Nova Scotia·Opinion

Nova Scotia's cabinet — how it works and common misconceptions

The cabinet is supposedly the pinnacle of government, but how much do you really know about how it works?

Cabinet secrecy is being abused and giving politicians a free pass from accountability, says Graham Steele

Premier Stephen McNeil convenes his first cabinet meeting after winning the Nova Scotia provincial election in October 2013. (The Canadian Press)

The cabinet is supposedly the pinnacle of government, but how much do you really know about how it works?

Practically nothing, probably, because a blanket of secrecy is thrown over it and fastened tight.

When I became a minister, I swore an oath not to reveal cabinet deliberations. 

That oath lasts for life. But I think I can tell you a few secrets about how the place actually works.

Undisputed boss

One thing everybody knows: the premier is the undisputed boss of cabinet. 

The premier decides who's in, who's out, when they meet and what they talk about. 

Because of all the secrecy, it's hard to compare the style of different premiers.

The major difference between premiers appears to be the extent to which they use their cabinet as a political sounding board. Gordon Campbell, the former B.C. premier, apparently could keep his cabinet talking all day and into the evening.

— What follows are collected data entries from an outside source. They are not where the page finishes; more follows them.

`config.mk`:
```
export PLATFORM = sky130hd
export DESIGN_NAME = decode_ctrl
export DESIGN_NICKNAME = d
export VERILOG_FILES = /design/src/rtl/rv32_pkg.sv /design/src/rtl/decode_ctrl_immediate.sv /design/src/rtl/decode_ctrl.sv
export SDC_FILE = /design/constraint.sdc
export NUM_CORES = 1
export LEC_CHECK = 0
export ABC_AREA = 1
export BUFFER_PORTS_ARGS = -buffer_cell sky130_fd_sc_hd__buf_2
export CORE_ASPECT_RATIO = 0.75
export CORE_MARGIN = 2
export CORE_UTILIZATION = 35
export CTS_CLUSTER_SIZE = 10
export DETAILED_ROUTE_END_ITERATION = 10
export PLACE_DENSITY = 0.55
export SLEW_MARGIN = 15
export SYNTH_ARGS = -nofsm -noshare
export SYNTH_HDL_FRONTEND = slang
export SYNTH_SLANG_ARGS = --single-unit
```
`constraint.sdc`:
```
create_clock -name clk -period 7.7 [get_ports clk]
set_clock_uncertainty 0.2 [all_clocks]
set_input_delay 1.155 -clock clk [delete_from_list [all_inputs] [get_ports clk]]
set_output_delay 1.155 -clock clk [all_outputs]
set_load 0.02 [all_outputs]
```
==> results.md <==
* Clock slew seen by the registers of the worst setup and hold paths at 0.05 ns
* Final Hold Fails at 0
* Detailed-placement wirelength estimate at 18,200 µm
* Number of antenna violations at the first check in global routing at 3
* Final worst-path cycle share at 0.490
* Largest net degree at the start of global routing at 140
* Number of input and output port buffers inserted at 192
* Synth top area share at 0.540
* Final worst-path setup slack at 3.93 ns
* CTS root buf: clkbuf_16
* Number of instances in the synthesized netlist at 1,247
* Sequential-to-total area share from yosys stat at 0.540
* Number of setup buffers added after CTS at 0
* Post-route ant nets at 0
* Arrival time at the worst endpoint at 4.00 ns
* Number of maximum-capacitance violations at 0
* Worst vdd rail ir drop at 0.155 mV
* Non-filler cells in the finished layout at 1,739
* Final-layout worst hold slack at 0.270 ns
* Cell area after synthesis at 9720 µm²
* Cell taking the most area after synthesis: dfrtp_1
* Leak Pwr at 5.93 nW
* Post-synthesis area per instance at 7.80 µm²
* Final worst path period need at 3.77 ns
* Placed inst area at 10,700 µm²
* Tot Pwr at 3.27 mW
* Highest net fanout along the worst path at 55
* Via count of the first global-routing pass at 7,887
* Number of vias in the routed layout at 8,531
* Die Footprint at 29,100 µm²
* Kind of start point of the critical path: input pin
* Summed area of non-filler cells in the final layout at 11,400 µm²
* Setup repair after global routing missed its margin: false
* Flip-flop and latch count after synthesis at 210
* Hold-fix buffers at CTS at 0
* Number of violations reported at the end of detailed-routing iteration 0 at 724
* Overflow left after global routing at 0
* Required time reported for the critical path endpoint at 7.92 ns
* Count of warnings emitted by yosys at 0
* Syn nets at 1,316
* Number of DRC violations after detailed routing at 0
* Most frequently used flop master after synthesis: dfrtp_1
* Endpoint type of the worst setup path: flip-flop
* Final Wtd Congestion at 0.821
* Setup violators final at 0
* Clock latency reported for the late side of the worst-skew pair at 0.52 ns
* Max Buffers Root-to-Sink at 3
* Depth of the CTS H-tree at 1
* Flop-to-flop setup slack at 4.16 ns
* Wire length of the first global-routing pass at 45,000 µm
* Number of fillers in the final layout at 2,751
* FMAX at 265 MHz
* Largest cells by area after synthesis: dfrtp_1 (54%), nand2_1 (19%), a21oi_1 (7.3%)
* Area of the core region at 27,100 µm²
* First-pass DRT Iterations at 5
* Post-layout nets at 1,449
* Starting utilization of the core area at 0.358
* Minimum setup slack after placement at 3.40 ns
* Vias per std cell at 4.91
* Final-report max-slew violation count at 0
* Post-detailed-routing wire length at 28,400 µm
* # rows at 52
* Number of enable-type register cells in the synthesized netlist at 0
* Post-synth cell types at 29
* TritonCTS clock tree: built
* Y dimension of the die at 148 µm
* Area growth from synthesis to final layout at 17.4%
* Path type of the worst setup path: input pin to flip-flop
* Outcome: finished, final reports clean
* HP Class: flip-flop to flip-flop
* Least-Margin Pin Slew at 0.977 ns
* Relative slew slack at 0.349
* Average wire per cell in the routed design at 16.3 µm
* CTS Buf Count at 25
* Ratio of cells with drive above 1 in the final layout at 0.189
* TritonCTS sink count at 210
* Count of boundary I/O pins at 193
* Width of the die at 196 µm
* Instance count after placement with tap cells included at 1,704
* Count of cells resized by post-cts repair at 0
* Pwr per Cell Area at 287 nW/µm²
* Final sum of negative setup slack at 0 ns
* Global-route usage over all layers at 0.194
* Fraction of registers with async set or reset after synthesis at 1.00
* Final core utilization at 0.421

Most premiers don't use their cabinet that way. Their real advisers are elsewhere. So when the formal cabinet business is done, which usually takes a couple of hours, the meeting is over and everyone disperses.

Common misconception

The most common misconception about the cabinet is that it's the political heart of government.

It's not. Rather, cabinet is the legal heart of government — a big difference.

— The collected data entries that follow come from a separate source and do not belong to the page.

**config.mk**
```make
export PLATFORM = sky130hd
export DESIGN_NAME = macc_accum_flat
export DESIGN_NICKNAME = d
export VERILOG_FILES = /design/src/rtl/macc_pkg.sv /design/src/rtl/macc_accum_if.sv /design/src/rtl/macc_mult.sv /design/src/rtl/macc_accum.sv /design/src/flat_wrapper.sv
export SDC_FILE = /design/constraint.sdc
export NUM_CORES = 1
export LEC_CHECK = 0
export CAP_MARGIN = 20
export CORE_UTILIZATION = 50
export CTS_CLUSTER_SIZE = 20
export DETAILED_ROUTE_END_ITERATION = 7
export PLACE_DENSITY_LB_ADDON = 0.12
export SLEW_MARGIN = 15
export SYNTH_ARGS = -nofsm -noshare
export SYNTH_HDL_FRONTEND = slang
export SYNTH_SLANG_ARGS = --single-unit
```
**constraint.sdc**
```tcl
create_clock -name clk -period 6.3 [get_ports clk]
set_input_delay 1.26 -clock clk [delete_from_list [all_inputs] [get_ports clk]]
set_output_delay 1.26 -clock clk [all_outputs]
set_load 0.005 [all_outputs]
```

Stuff goes to cabinet if cabinet approval is required by law. Otherwise, it's doesn't get on the agenda.

In the context of a sprawling, $10 billion government, covering a thousand-plus program areas, there's a tremendous amount of routine business passing over the cabinet table — regulations, agreements, land transactions, appointments. 

All that routine business is there to be ratified, not debated in any serious way.

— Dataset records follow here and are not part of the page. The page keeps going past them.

$ cat config.mk
export PLATFORM = sky130hd
export DESIGN_NAME = keypad_entry
export DESIGN_NICKNAME = d
export VERILOG_FILES = /design/src/rtl/keypad_entry.sv
export SDC_FILE = /design/constraint.sdc
export NUM_CORES = 1
export LEC_CHECK = 0
export CAP_MARGIN = 20
export CORE_UTILIZATION = 44
export DETAILED_ROUTE_END_ITERATION = 8
export PLACE_DENSITY = 0.68
export SETUP_SLACK_MARGIN = 0.2
export SYNTH_ARGS = -nofsm -noshare
export SYNTH_HDL_FRONTEND = slang
export SYNTH_SLANG_ARGS = --single-unit
$ cat constraint.sdc
create_clock -name clk -period 3.7 [get_ports clk]
set_clock_uncertainty 0.15 [all_clocks]
set_input_delay 0.74 -clock clk [delete_from_list [all_inputs] [get_ports clk]]
set_output_delay 0.74 -clock clk [all_outputs]
set_load 0.01 [all_outputs]
$ cat src/rtl/keypad_entry.sv
// -----------------------------------------------------------------------------
// keypad_entry
//
// Turns raw key presses from a 20-to-5 key encoder into a multi-digit BCD
// entry. The encoder outputs are asynchronous to clk, so they pass through a
// two-flop synchronizer. A third strobe flop provides rising-edge detection,
// which makes each physical press produce exactly one event.
//
// Key map: 0-9 digit, 16 ENTER, 17 BACKSPACE, 18 CLEAR, others invalid.
//
// Ports
//   clk     in   system clock, rising edge
//   nrst    in   asynchronous active-low reset
//   code    in   [4:0] encoder key index (asynchronous)
//   strobe  in   encoder "any key pressed" (asynchronous)
//   value   out  [4*DIGITS-1:0] entered BCD digits, newest digit in [3:0]
//   count   out  number of valid digits held (0..DIGITS)
//   press   out  one-cycle pulse per detected key event
//   err     out  one-cycle pulse on a rejected key
//   done    out  high while a completed entry is presented
// -----------------------------------------------------------------------------
module keypad_entry #(
    parameter int DIGITS = 4
) (
    input  logic                         clk,
    input  logic                         nrst,
    input  logic [4:0]                   code,
    input  logic                         strobe,
    output logic [4*DIGITS-1:0]          value,
    output logic [$clog2(DIGITS+1)-1:0]  count,
    output logic                         press,
    output logic                         err,
    output logic                         done
);

    localparam int VW = 4 * DIGITS;
    localparam int CW = $clog2(DIGITS + 1);
    localparam logic [CW-1:0] FULL = CW'(DIGITS);
    localparam logic [CW-1:0] ONE  = CW'(1);

    localparam logic [4:0] KEY_ENTER = 5'd16;
    localparam logic [4:0] KEY_BKSP  = 5'd17;
    localparam logic [4:0] KEY_CLEAR = 5'd18;

    typedef enum logic [0:0] {
        S_ENTRY = 1'b0,
        S_DONE  = 1'b1
    } state_t;

    // Synchronizer and edge-detect flops
    logic [4:0] code_s1_q, code_s2_q;
    logic       strobe_s1_q, strobe_s2_q, strobe_s3_q;

    // Entry state and registered outputs
    state_t         state_q, state_d;
    logic [VW-1:0]  value_q, value_d;
    logic [CW-1:0]  count_q, count_d;
    logic           press_q, press_d;
    logic           err_q, err_d;
    logic           done_q, done_d;

    logic       press_event;
    logic [4:0] key;
    logic       is_digit;
    logic       is_enter;
    logic       is_bksp;
    logic       is_clear;

    always_ff @(posedge clk or negedge nrst) begin
        if (!nrst) begin
            code_s1_q   <= '0;
            code_s2_q   <= '0;
            strobe_s1_q <= 1'b0;
            strobe_s2_q <= 1'b0;
            strobe_s3_q <= 1'b0;
        end else begin
            code_s1_q   <= code;
            code_s2_q   <= code_s1_q;
            strobe_s1_q <= strobe;
            strobe_s2_q <= strobe_s1_q;
            strobe_s3_q <= strobe_s2_q;
        end
    end

    // Only the rising edge of the synchronized strobe counts, so a held key,
    // or a code change while the strobe stays high, yields no new event.
    assign press_event = strobe_s2_q & ~strobe_s3_q;
    assign key         = code_s2_q;
    assign is_digit    = (key <= 5'd9);
    assign is_enter    = (key == KEY_ENTER);
    assign is_bksp     = (key == KEY_BKSP);
    assign is_clear    = (key == KEY_CLEAR);

    always_comb begin
        state_d = state_q;
        value_d = value_q;
        count_d = count_q;
        press_d = press_event;
        err_d   = 1'b0;

        if (press_event) begin
            if (!(is_digit || is_enter || is_bksp || is_clear)) begin
                // Invalid key: flag it and leave everything else alone
                err_d = 1'b1;
            end else begin
                unique case (state_q)
                    S_ENTRY: begin
                        if (is_digit) begin
                            if (count_q < FULL) begin
                                // Left shift drops nothing useful; for DIGITS=1
                                // the shifted term is zero and this is a load.
                                value_d = (value_q << 4) | VW'(key[3:0]);
                                count_d = count_q + ONE;
                            end else begin
                                err_d = 1'b1;
                            end
                        end else if (is_enter) begin
                            if (count_q != '0) begin
                                state_d = S_DONE;
                            end else begin
                                err_d = 1'b1;
                            end
                        end else if (is_bksp) begin
                            if (count_q != '0) begin
                                value_d = value_q >> 4;
                                count_d = count_q - ONE;
                            end
                        end else begin
                            value_d = '0;
                            count_d = '0;
                        end
                    end
                    S_DONE: begin
                        if (is_digit) begin
                            // A digit after ENTER starts a fresh entry
                            value_d = VW'(key[3:0]);
                            count_d = ONE;
                            state_d = S_ENTRY;
                        end else if (is_clear) begin
                            value_d = '0;
                            count_d = '0;
                            state_d = S_ENTRY;
                        end else if (is_bksp) begin
                            // Resume editing the presented value
                            state_d = S_ENTRY;
                            if (count_q != '0) begin
                                value_d = value_q >> 4;
                                count_d = count_q - ONE;
                            end
                        end
                        // ENTER while done is a no-op
                    end
                    default: begin
                        state_d = S_ENTRY;
                    end
                endcase
            end
        end

        done_d = (state_d == S_DONE);
    end

    always_ff @(posedge clk or negedge nrst) begin
        if (!nrst) begin
            state_q <= S_ENTRY;
            value_q <= '0;
            count_q <= '0;
            press_q <= 1'b0;
            err_q   <= 1'b0;
            done_q  <= 1'b0;
        end else begin
            state_q <= state_d;
            value_q <= value_d;
            count_q <= count_d;
            press_q <= press_d;
            err_q   <= err_d;
            done_q  <= done_d;
        end
    end

    assign value = value_q;
    assign count = count_q;
    assign press = press_q;
    assign err   = err_q;
    assign done  = done_q;

endmodule

==> results of run 1 <==
## state kept, by name (all words and copies together) (netlist names)
name	count
value	16
code_s1_q	5
code_s2_q	5
count	3
done	1
err	1
press	1
strobe_s1_q	1
strobe_s2_q	1
strobe_s3_q	1
## cell type report
cell class	instances	area [um^2]	area share, %
well taps	48	60.1	2.80
clock inverters	1	5.00	0.233
clock buffers	7	76.3	3.56
inverters	5	18.8	0.875
flip-flops and latches	35	876	40.8
repair buffers	30	298	13.9
multi-input cells	95	811	37.8
## metal layers
layer | track usage, % | part of all wire, % | up-vias | routed length [um]
met2 | 26.8 | 46 | 29 | 1630
met3 | 5.56 | 4.1 | 6 | 143
met4 | 6.52 | 1.6 | 0 | 57
li1 | - | - | 606 | -
met1 | 25.9 | 48 | 644 | 1690
met5 | 0 | 0 | - | 0
## path summary, 6_finish.rpt
kind | startpoint | endpoint | depth (start not counted)
max in group asynchronous | nrst | count[1]$_DFFE_PN0P_ | 2
worst min register to register | code_s1_q[2]$_DFF_PN0_ | code_s2_q[2]$_DFF_PN0_ | 0
worst max-delay path | code_s2_q[1]$_DFF_PN0_ | value[2]$_DFFE_PN0P_ | 5
worst max register to register | code_s2_q[1]$_DFF_PN0_ | value[2]$_DFFE_PN0P_ | 5
min in group asynchronous | nrst | strobe_s2_q$_DFF_PN0_ | 2
worst min-delay path | code_s1_q[2]$_DFF_PN0_ | code_s2_q[2]$_DFF_PN0_ | 0
## kinds of logic after synthesis
| family | share of synthesized area (%) |
|---|---|
| flip-flops | 49.0 |
| multiplexers | 0.560 |
| buffers and inverters | 5.67 |
| AND/OR/NAND/NOR | 12.8 |
| adder cells (fa/ha/maj) | 2.10 |
| AO/OA/AOI/OAI | 29.9 |
## power by group through the flow
stage	Clock, mW	Sequential, mW	Combinational (mW)
finish	0.264	0.491	0.325
global route	0.286	0.498	0.358
CTS	0.272	0.490	0.328
detailed placement	0	0.496	0.326
global placement	0	0.497	0.322
floorplan	0	0.488	0.217
## stage by stage
stage / area, um^2 / power, mW / cells / setup WS (ns) / utilization, %
after detailed placement: 2060 / 0.823 / 213 / 1.20 / 54.7
after floorplan: 1790 / 0.705 / 146 / 1.81 / -
after CTS: 2140 / 1.09 / 221 / 1.17 / 56.9
after global placement: 2060 / 0.819 / 213 / 1.29 / 54.7
after global routing: 2140 / 1.14 / 221 / 0.984 / 56.9
final: 2140 / 1.08 / 221 / 1.17 / 56.9
## cell usage in the layout (no fill, tap or decap), drive strengths merged, types with 3 or more instances in the layout
master,count
a31oi,6
dfrtp,35
o2bb2ai,13
a22oi,11
nand2b,4
a32o,5
o21ai,6
inv,5
nor3,4
clkdlybuf4s50,29
ha,3
nor2,10
clkbuf,7
a21oi,7
==> Implementation_results.wiki, run 1 <==
{| class="wikitable"
! Metric !! Value
|-
| Peak ir drop on the vdd network || 0.237 mV
|-
| Number of buffers inserted by hold repair at cts || 0
|-
| Average instance area after synthesis || 12.2 um^2
|-
| Iteration-0 DRC Markers || 47
|-
| Final setup violation count || 0
|-
| Combined area of all synthesized cells || 0.00179 mm^2
|-
| Total clock sinks || 35
|-
| Vias in the first global route || 1177
|-
| Die area || 0.00432 mm^2
|-
| Sequential share of the synthesized area || 49.0%
|-
| Worst-path maximum fanout || 16
|-
| Longest individual stage delay on the worst path || 0.53 ns
|-
| Initial core utilization || 47.4%
|-
| Cells traversed along the worst timing path || o21a_1 > nor3_4 > a21oi_2 > nand2_1 > o2bb2ai_1
|-
| Portion of total power attributed to the clock network || 24.5%
|-
| Tightest hold margin || 0.198 ns
|-
| Share of final-layout standard cells stronger than drive strength 1 || 18.5%
|-
| Largest cells by area after synthesis || sky130_fd_sc_hd__dfrtp_1 49%, sky130_fd_sc_hd__o2bb2ai_2 8.4%, sky130_fd_sc_hd__a22oi_1 4.6%, sky130_fd_sc_hd__a32o_2 2.5%, sky130_fd_sc_hd__a31oi_1 2.1%
|-
| Final weighted congestion in routability-driven placement || 0.768
|-
| Most frequently used cell type in the post-synthesis netlist || sky130_fd_sc_hd__dfrtp_1
|-
| Register bit total from synthesis || 35
|-
| Diode insertion count for antenna repair || 0
|-
| Slew Limit Fails || 0
|-
| Slowest stage cell, crit path || sky130_fd_sc_hd__nand2_1
|-
| Net switching fraction of the power || 33.0%
|-
| Unrepaired setup endpoints after global routing || false
|-
| Max_cap viols || 0
|-
| EDFF count, synth || 0
|-
| Total vias in the final route || 1285
|-
| Cell count after synthesis || 146
|-
| Crit path time final || 2.53 ns
|-
| Reg2reg setup slack || 1.17 ns
|-
| Synth warn || 0
|-
| Clock-pin slew on the worst setup and hold paths || 0.07 ns
|-
| Wire length of the first global-routing pass || 5910 um
|-
| Net count after synthesis || 157
|-
| Buffers added on ports || 29
|-
| Power Dens Cells || 504 mW/mm^2
|-
| Ys flop type || sky130_fd_sc_hd__dfrtp_1
|-
| Portion of total power attributed to combinational logic || 30.1%
|-
| Max H-tree Level || 2
|-
| Relative area change from synthesis to final layout || 19.9%
|-
| Number of nets in the layout || 183
|-
| Maximum number of pins on one net before global-route repair || 36
|-
| Status || finished, final reports clean
|-
| Worst Path Class, Setup || flop to flop
|-
| Endpoint class of the critical path || flop
|-
| Family of cells with the greatest summed delay on the critical path || simple AND/OR/NAND/NOR gates
|-
| Area of the placeable core || 0.00377 mm^2
|-
| TritonCTS clock tree || built
|-
| Path class of the lowest-slack min-delay path || flop to flop
|-
| Sw power || 0.357 mW
|-
| Length of the first detailed-routing pass in iterations || 4
|-
| Number of buffers and inverters on the critical path || 0
|-
| Clock root buffer master || sky130_fd_sc_hd__clkbuf_8
|-
| Number of endpoints with negative hold slack in the final report || 0
|-
| Critical path required time || 3.70 ns
|-
| Post-CTS Setup Repair Bufs || 0
|-
| Total negative setup slack || 0 ns
|-
| Post-detailed-routing wire length || 3520 um
|-
| Mean routed wirelength per cell || 15.9 um
|-
| Clock tree buffer depth || 2
|-
| Cell type contributing the most total cell area after synthesis || sky130_fd_sc_hd__dfrtp_1
|-
| Asr flop ratio synth || 100%
|-
| P_int || 0.723 mW
|-
| Via density per instance || 5.81
|-
| Initial antenna violation count || 0
|-
| CTS buffer count || 5
|-
| Flop pwr share || 45.5%
|-
| HPWL after detailed placement || 2290 um
|-
| CTS resizes || 0
|-
| Final period utilization || 68.3%
|-
| Peak Freq || 0.396 GHz
|-
| Number of inserted filler cells in the final layout || 301
|-
| Static leakage power || 0.838 nW
|-
| Final ANT Viol Nets || 0
|-
| Commonest cells in the synthesized netlist || 35 x sky130_fd_sc_hd__dfrtp_1, 11 x sky130_fd_sc_hd__a22oi_1, 10 x sky130_fd_sc_hd__o2bb2ai_2
|-
| Count of pins on the block boundary || 30
|-
| Grt ovf || 0
|-
| Area share of the largest cell type after synthesis || 49.0%
|-
| Arrival @ worst endpoint || 2.53 ns
|-
| Startpoint type of the worst setup path || flop
|-
| Global router's overall resource usage || 18.5%
|-
| Number of distinct standard cells referenced by the synthesized netlist || 46
|-
| Die width || 65.7 um
|-
| Clock latency of the later-clocked register in the worst-skew pair || 0.29 ns
|-
| Chip height || 65.7 um
|-
| Remaining max-slew budget at the tightest pin || 47.2%
|-
| # DRC || 0
|-
| Placement Rows || 22
|-
| Pin slew with the least headroom to its limit || 0.792 ns
|}
Power figures use the tool's default switching activity.
==> run 2: changes to the inputs <==
clock period = 2.6 ns   (was 3.7 ns; I/O delays follow)
==> run 2 against run 1 <==
  * Critical path type is now flop to output pin
  * Via count rose by 2.6%
  * Worst hold slack improved by 0.0030 ns
  * Design area rose by 3.4%
==> Implementation_results.wiki, run 2 (synthesized netlist as in run 1, its figures left out) <==
{| class="wikitable"
! Metric !! Value
|-
| Status || finished, final reports clean
|-
| Global router's overall resource usage || 18.5%
|-
| Share of final-layout standard cells stronger than drive strength 1 || 21.1%
|-
| Max_cap viols || 0
|-
| Peak Freq || 0.440 GHz
|-
| Length of the first detailed-routing pass in iterations || 4
|-
| Peak ir drop on the vdd network || 0.429 mV
|-
| Clock tree buffer depth || 2
|-
| Number of endpoints with negative hold slack in the final report || 0
|-
| CTS buffer count || 5
|-
| Mean routed wirelength per cell || 15.5 um
|-
| Buffers added on ports || 29
|-
| Number of buffers and inverters on the critical path || 1
|-
| Crit path time final || 2.27 ns
|-
| Clock root buffer master || sky130_fd_sc_hd__clkbuf_8
|-
| Worst-path maximum fanout || 17
|-
| Number of buffers inserted by hold repair at cts || 0
|-
| Remaining max-slew budget at the tightest pin || 63.9%
|-
| Post-route setup slack || 0.325 ns
|-
| Total negative setup slack || 0 ns
|-
| Origin of the worst setup path || done$_DFFE_PN0P_
|-
| Initial core utilization || 47.4%
|-
| Most frequent cells in the layout || 35 x sky130_fd_sc_hd__dfrtp_1, 29 x sky130_fd_sc_hd__clkdlybuf4s50_1, 11 x sky130_fd_sc_hd__a22oi_1
|-
| Final setup violation count || 0
|-
| Iteration-0 DRC Markers || 52
|-
| Max H-tree Level || 2
|-
| Clock latency of the later-clocked register in the worst-skew pair || 0.29 ns
|-
| Vias in the first global route || 1255
|-
| Clock-pin slew on the worst setup and hold paths || 0.08 ns
|-
| Largest register FFs || 16
|-
| Total vias in the final route || 1318
|-
| Maximum number of pins on one net before global-route repair || 36
|-
| Die width || 65.7 um
|-
| Place WS || 0.374 ns
|-
| Unrepaired setup endpoints after global routing || false
|-
| Leading cell type in the layout, fill and taps excluded || sky130_fd_sc_hd__dfrtp_1
|-
| Area of the placeable core || 0.00377 mm^2
|-
| Final ANT Viol Nets || 0
|-
| Diode insertion count for antenna repair || 0
|-
| Startpoint type of the worst setup path || flop
|-
| Total clock sinks || 35
|-
| Path class of the lowest-slack min-delay path || flop to flop
|-
| Relative area change from synthesis to final layout || 24.0%
|-
| Endpoint class of the critical path || output pin
|-
| Post-detailed-routing wire length || 3470 um
|-
| Pin slew with the least headroom to its limit || 0.542 ns
|-
| Post-layout power || 1.76 mW
|-
| Post-CTS Setup Repair Bufs || 0
|-
| Initial antenna violation count || 0
|-
| Hold wc startpoint || code_s1_q[2]$_DFF_PN0_
|-
| Longest individual stage delay on the worst path || 0.68 ns
|-
| Family of cells with the greatest summed delay on the critical path || flip-flops
|-
| Slowest stage cell, crit path || sky130_fd_sc_hd__dfrtp_1
|-
| # DRC || 0
|-
| Critical path required time || 1.93 ns
|-
| Slew Limit Fails || 0
|-
| Die area || 0.00432 mm^2
|-
| Power Dens Cells || 793 mW/mm^2
|-
| Beginning of the worst register-to-register path || done$_DFFE_PN0P_
|-
| Placement Rows || 22
|-
| Number of nets in the layout || 185
|-
| Number of inserted filler cells in the final layout || 291
|-
| Worst Path Class, Setup || flop to output pin
|-
| Static leakage power || 0.872 nW
|-
| Grt ovf || 0
|-
| Count of pins on the block boundary || 30
|-
| TritonCTS clock tree || built
|-
| Wire length of the first global-routing pass || 5990 um
|-
| Arrival @ worst endpoint || 1.60 ns
|-
| HPWL after detailed placement || 2350 um
|-
| Final weighted congestion in routability-driven placement || 0.851
|-
| Via density per instance || 5.91
|-
| Chip height || 65.7 um
|-
| Cells traversed along the worst timing path || clkdlybuf4s50_1
|-
| Final period utilization || 87.5%
|}
-- run 2: per-layer routing --
layer,track usage (%),vias up,part of all wire (%)
met5,0,-,0
li1,-,610,-
met3,4.17,7,5.1
met2,28.3,42,49
met4,8.97,0,1.8
met1,24.6,659,44
-- run 2: worst paths after layout --
path,endpoint,slack [ns],depth (start not counted)
max in group asynchronous,value[14]$_DFFE_PN0P_,1.51,2
min,code_s2_q[2]$_DFF_PN0_,0.20,0
min in group asynchronous,code_s2_q[3]$_DFF_PN0_,0.48,2
min reg2reg,code_s2_q[2]$_DFF_PN0_,0.20,0
max reg2reg,value[13]$_DFFE_PN0P_,0.46,5
max,done,0.33,1
-- run 2: cell type report --
type	instances	area [um^2]	area share (%)
inverter	5	18.8	0.846
clock inverter	3	67.6	3.05
clock buffer	5	68.8	3.10
timing repair buffer	32	313	14.1
tap	48	60.1	2.71
multi-input combinational	95	813	36.7
sequential	35	876	39.5
-- run 2: per-stage QoR --
stage	hold WS, ns	area, um^2	utilization [%]	std cells
2_1_floorplan	0.0744	1790	-	146
3_3_place_gp	0.184	2080	55.1	215
3_5_place_dp	0.185	2080	55.1	215
4_1_cts	0.202	2210	58.7	223
5_1_grt	0.207	2220	58.8	223
6_report	0.201	2220	58.8	223
-- run 2: power by group --
part           leakage (nW)  internal [mW]  total, mW  switching (mW)
Clock                0.0644          0.382      0.586           0.204
Combinational         0.361          0.247      0.472           0.225
Sequential            0.446          0.602      0.700          0.0981
Total                 0.872           1.23       1.76           0.527
-- run 2: timing repair --
item | in CTS | in global routing
setup endpoints to repair | 0 | 11
hold endpoints to repair | 0 | 0
gates resized for setup | 0 | 1
==> run 3: changes to the inputs <==
CTS_CLUSTER_SIZE = 40   (was unset)
SLEW_MARGIN = 0   (was unset)
==> results of run 3 <==
Final layout, timing and power as in run 2 (identical DEF).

That's why most political issues don't get decided around the cabinet table, unless the premier specifically takes it there.

For example, most of this month's hot political issues — seniors' pharmacare, the Yarmouth ferry, the Bluenose II —had no reason to go to cabinet and probably didn't.

Where do they meet?

Cabinet meets once a week, starting at 8:30 a.m. on Thursdays. There's no special reason for that time and day. It's tradition.

For a long time, cabinet met in a room on the ground floor of Province House. It's now called the Veterans' Room. 

In 2001, cabinet moved over to the ground floor of One Government Place, across the street from the legislature's back door.

The McNeil government has moved the cabinet room again, this time to larger quarters on the sixth floor of One Government Place. It's one floor below the real political heart of government — the offices of the premier and his senior advisers.

Who is in the room?

Cabinet meetings are attended by the premier and ministers, of course, along with senior staff from the premier's office.

There are also two civil servants in the room: the clerk of the executive council and the secretary of the executive council.

The clerk is usually also the deputy minister to the premier, which makes him or her the most senior civil servant.

Everybody else waits in a lounge outside. Nobody else goes into the cabinet room except by invitation, and only for a specific item if ministers need more information.

Cabinet secrecy

As I've mentioned, cabinet is blanketed in secrecy.

Ministers swear an oath to keep deliberations secret. They can't reveal any documents; they can't talk about what happened; they're not even supposed to talk about what's on the agenda.

Even when there's a breach of cabinet confidentiality, like when papers are stolen from a minister's vehicle, no one will talk about it.

The justification for cabinet secrecy is that the cabinet should be able to receive free and frank advice from civil servants, and have free and frank debate. That's legitimate.

But the net of cabinet confidentiality, which should have a narrow scope, has been cast far too wide.

Every government proclaims its openness, but they're all pulling your leg. Behind the scenes, they do everything they can to keep sensitive files secret. It takes something like the Mike Duffy trial to pry information loose.

One of the easiest ways to keep something secret is to throw the blanket of cabinet secrecy over it. Just last week, I heard a senior civil servant say that they write "advice to minister" on everything, whether it's advice to the minister or not.

It's not a guarantee the document will stay secret, but it helps.

Cabinet secrecy is intended to serve the public, by improving the decision-making process.

Instead, it's being abused, giving politicians a free pass from accountability.

ABOUT THE AUTHOR

Graham Steele

Political analyst

Graham Steele is a former MLA who was elected four times as a New Democrat for the constituency of Halifax Fairview. He also served as finance minister. Steele is now a political analyst for CBC News.